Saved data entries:
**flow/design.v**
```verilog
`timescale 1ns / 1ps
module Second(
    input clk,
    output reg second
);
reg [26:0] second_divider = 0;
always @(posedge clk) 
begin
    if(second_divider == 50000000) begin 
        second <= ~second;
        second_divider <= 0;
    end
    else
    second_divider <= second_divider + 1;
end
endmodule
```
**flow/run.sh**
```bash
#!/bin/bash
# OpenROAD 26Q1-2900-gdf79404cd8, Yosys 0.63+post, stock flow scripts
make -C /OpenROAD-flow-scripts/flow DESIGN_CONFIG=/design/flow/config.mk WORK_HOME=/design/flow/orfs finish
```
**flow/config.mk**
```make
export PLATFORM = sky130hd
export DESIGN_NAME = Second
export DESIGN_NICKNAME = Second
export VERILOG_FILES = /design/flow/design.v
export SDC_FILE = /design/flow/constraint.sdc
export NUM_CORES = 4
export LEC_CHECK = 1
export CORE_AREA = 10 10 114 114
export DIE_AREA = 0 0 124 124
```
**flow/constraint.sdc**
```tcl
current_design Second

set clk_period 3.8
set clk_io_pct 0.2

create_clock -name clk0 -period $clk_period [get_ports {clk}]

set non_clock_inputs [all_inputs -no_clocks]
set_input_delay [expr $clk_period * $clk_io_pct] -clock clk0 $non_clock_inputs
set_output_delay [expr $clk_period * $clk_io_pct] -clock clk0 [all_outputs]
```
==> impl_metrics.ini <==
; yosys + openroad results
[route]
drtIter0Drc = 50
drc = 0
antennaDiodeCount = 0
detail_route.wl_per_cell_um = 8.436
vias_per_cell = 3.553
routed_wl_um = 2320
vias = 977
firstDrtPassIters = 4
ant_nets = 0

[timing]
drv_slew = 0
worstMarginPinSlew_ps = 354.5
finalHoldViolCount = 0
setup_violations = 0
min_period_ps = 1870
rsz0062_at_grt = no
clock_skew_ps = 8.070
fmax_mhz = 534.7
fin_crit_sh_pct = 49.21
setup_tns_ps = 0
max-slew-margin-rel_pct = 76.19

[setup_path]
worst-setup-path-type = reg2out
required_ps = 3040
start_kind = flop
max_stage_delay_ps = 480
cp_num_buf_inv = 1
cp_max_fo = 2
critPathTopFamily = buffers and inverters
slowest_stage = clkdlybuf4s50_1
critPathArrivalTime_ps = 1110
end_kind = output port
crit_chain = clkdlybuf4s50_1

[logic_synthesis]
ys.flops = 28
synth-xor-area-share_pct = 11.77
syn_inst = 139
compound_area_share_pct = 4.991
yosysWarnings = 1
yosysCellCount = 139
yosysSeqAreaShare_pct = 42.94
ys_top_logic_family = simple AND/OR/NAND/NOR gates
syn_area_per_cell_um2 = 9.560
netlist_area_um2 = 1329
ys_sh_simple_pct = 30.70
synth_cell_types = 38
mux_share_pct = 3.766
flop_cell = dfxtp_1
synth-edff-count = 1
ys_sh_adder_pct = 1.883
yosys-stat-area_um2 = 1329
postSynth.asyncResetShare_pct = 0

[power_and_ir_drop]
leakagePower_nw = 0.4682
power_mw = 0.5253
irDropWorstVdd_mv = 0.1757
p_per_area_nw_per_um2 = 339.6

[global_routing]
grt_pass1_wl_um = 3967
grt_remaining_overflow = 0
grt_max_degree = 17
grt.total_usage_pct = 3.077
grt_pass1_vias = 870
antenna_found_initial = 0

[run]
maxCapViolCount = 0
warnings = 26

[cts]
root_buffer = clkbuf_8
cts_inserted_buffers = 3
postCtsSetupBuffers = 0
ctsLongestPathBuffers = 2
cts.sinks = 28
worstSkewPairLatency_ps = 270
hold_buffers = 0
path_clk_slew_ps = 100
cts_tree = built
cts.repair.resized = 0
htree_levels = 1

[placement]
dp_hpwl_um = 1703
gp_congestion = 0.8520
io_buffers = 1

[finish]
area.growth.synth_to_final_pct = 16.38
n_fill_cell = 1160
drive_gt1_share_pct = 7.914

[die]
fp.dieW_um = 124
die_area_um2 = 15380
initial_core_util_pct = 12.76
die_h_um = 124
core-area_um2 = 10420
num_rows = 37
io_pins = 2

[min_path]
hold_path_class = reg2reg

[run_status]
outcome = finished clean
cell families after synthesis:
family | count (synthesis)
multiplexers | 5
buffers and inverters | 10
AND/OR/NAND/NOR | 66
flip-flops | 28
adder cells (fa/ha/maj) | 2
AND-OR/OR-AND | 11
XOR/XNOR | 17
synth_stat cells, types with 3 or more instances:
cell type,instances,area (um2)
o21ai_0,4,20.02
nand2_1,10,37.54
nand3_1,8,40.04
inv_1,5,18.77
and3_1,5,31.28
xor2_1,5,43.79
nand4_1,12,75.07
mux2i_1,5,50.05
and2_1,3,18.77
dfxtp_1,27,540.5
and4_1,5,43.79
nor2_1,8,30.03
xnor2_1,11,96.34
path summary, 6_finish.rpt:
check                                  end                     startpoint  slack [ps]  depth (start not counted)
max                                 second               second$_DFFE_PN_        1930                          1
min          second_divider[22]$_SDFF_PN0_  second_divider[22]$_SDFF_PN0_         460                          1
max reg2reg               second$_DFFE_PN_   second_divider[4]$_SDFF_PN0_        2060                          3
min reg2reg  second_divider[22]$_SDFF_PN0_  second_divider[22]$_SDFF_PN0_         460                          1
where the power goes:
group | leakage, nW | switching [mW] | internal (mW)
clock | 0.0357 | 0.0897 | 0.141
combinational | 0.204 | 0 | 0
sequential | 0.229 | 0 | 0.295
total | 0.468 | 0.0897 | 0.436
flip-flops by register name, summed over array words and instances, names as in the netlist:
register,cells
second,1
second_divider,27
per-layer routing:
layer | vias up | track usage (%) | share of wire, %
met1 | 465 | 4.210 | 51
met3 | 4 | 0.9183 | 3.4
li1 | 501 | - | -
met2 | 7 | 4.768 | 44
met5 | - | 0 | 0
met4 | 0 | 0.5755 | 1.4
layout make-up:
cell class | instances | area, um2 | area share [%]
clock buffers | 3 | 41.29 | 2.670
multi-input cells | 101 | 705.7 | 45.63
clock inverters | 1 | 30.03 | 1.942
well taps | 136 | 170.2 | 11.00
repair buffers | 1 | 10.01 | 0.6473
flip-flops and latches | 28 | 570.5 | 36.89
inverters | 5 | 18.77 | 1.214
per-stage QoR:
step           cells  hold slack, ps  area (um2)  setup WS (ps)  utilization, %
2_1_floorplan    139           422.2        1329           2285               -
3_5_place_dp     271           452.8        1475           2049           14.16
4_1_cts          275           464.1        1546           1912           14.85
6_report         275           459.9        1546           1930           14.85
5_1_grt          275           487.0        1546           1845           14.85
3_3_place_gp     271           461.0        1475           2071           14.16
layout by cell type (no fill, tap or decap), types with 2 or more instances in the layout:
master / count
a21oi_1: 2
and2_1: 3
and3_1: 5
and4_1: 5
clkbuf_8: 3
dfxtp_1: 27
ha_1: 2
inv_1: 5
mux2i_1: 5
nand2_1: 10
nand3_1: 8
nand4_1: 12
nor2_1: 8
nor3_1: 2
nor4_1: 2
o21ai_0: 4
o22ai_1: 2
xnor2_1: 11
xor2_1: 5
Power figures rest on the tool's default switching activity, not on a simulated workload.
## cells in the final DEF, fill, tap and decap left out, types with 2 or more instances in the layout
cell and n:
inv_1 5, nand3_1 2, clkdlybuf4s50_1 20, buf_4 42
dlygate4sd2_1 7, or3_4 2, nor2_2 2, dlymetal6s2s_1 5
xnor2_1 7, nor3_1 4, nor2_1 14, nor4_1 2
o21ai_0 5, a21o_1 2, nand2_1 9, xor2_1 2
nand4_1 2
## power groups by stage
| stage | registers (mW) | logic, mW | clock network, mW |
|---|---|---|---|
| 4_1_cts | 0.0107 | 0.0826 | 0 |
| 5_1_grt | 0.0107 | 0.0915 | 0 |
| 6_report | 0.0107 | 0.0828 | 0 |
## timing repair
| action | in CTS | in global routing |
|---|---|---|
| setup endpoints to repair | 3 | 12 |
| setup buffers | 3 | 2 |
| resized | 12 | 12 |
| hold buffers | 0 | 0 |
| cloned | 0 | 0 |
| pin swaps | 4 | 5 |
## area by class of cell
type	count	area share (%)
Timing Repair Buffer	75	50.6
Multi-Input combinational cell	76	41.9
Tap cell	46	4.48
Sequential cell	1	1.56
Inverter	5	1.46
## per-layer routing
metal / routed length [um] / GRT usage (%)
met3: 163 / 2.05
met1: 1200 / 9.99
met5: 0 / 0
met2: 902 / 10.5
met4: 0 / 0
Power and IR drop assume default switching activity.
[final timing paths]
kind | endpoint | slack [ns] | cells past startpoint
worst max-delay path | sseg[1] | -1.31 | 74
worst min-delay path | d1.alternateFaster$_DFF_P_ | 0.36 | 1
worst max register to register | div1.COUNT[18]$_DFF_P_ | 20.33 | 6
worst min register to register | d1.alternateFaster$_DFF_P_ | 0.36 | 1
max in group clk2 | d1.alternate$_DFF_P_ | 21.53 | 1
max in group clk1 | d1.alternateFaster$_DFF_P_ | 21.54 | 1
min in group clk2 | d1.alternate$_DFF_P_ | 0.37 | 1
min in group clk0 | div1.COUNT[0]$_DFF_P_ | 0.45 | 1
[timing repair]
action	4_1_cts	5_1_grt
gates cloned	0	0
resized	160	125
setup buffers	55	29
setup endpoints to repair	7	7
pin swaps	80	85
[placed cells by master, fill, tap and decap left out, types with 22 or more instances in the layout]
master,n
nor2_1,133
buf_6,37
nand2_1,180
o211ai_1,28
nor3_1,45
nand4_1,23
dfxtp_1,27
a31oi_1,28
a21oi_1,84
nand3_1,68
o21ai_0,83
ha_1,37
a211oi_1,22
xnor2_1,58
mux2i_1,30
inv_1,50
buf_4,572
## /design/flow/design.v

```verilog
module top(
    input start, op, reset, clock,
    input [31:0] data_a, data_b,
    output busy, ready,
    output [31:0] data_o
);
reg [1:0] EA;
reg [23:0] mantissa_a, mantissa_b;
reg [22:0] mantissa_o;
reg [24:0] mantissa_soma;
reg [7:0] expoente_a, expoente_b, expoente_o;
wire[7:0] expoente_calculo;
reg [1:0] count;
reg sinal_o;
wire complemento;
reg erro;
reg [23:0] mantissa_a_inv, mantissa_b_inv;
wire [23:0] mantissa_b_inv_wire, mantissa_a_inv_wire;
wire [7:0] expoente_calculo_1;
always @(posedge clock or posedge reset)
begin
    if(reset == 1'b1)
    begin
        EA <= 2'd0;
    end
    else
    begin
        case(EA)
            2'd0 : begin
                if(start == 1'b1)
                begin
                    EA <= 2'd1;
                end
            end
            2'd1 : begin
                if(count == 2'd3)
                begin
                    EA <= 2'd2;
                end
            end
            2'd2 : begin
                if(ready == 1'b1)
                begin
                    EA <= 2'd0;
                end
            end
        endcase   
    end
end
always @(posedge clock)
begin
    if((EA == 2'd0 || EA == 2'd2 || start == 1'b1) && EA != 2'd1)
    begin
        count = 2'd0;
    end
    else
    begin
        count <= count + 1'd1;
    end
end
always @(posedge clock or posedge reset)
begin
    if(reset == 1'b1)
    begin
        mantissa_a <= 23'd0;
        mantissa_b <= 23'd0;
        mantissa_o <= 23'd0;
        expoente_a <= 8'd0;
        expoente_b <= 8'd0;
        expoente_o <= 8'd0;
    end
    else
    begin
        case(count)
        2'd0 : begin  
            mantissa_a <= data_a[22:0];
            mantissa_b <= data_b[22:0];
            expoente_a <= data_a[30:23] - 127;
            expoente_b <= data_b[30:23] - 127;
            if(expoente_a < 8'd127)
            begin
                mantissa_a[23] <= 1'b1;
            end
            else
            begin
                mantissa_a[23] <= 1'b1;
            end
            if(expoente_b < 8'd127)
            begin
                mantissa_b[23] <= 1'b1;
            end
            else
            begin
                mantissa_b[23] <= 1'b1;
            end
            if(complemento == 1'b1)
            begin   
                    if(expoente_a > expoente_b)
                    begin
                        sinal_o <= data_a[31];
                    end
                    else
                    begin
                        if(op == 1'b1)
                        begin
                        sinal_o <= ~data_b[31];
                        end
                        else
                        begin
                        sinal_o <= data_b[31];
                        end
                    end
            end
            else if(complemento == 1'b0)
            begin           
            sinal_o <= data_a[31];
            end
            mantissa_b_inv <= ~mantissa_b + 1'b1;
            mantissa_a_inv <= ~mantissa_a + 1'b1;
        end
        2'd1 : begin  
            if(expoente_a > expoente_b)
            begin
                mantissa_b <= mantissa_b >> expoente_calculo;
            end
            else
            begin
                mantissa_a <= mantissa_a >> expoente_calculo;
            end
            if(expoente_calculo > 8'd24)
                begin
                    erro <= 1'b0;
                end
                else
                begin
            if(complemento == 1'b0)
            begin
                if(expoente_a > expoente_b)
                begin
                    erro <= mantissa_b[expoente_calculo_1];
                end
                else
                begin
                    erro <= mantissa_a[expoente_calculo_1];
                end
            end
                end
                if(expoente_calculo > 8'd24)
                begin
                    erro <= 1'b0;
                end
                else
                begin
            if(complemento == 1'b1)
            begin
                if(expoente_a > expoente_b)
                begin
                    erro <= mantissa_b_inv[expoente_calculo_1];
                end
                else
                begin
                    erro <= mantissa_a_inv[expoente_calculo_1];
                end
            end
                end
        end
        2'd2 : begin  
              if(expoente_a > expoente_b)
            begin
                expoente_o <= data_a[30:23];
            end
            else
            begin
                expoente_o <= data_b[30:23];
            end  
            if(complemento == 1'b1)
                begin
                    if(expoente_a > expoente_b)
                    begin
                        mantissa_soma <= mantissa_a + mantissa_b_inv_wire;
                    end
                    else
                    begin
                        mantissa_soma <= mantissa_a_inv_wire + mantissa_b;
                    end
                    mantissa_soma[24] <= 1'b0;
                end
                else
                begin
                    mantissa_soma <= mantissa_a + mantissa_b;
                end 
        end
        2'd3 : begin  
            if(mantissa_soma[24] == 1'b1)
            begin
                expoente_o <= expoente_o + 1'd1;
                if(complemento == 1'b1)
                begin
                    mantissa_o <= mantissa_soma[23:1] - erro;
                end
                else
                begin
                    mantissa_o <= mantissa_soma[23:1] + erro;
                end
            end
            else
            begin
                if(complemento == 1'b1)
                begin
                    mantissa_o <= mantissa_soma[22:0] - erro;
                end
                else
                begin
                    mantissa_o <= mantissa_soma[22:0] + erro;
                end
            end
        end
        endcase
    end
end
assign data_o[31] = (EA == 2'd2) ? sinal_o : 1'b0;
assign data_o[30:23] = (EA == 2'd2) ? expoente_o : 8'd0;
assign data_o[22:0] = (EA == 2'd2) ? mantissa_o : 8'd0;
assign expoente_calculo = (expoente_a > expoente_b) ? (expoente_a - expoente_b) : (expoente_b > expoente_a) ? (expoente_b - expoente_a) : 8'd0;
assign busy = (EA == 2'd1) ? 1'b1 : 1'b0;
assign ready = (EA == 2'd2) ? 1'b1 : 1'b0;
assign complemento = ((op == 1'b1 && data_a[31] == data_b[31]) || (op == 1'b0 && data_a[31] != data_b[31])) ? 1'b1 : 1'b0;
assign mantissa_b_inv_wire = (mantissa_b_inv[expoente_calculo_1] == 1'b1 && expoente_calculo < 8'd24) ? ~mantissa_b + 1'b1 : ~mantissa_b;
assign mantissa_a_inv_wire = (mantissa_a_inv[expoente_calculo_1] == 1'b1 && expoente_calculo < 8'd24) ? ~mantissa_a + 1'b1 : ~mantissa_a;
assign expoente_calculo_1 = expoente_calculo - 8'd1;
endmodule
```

» **AIM OF THE TASK**
Your answer must be the count of lines in the data that contain "action", with no added words.

» **SOLUTION TO THIS TASK**
2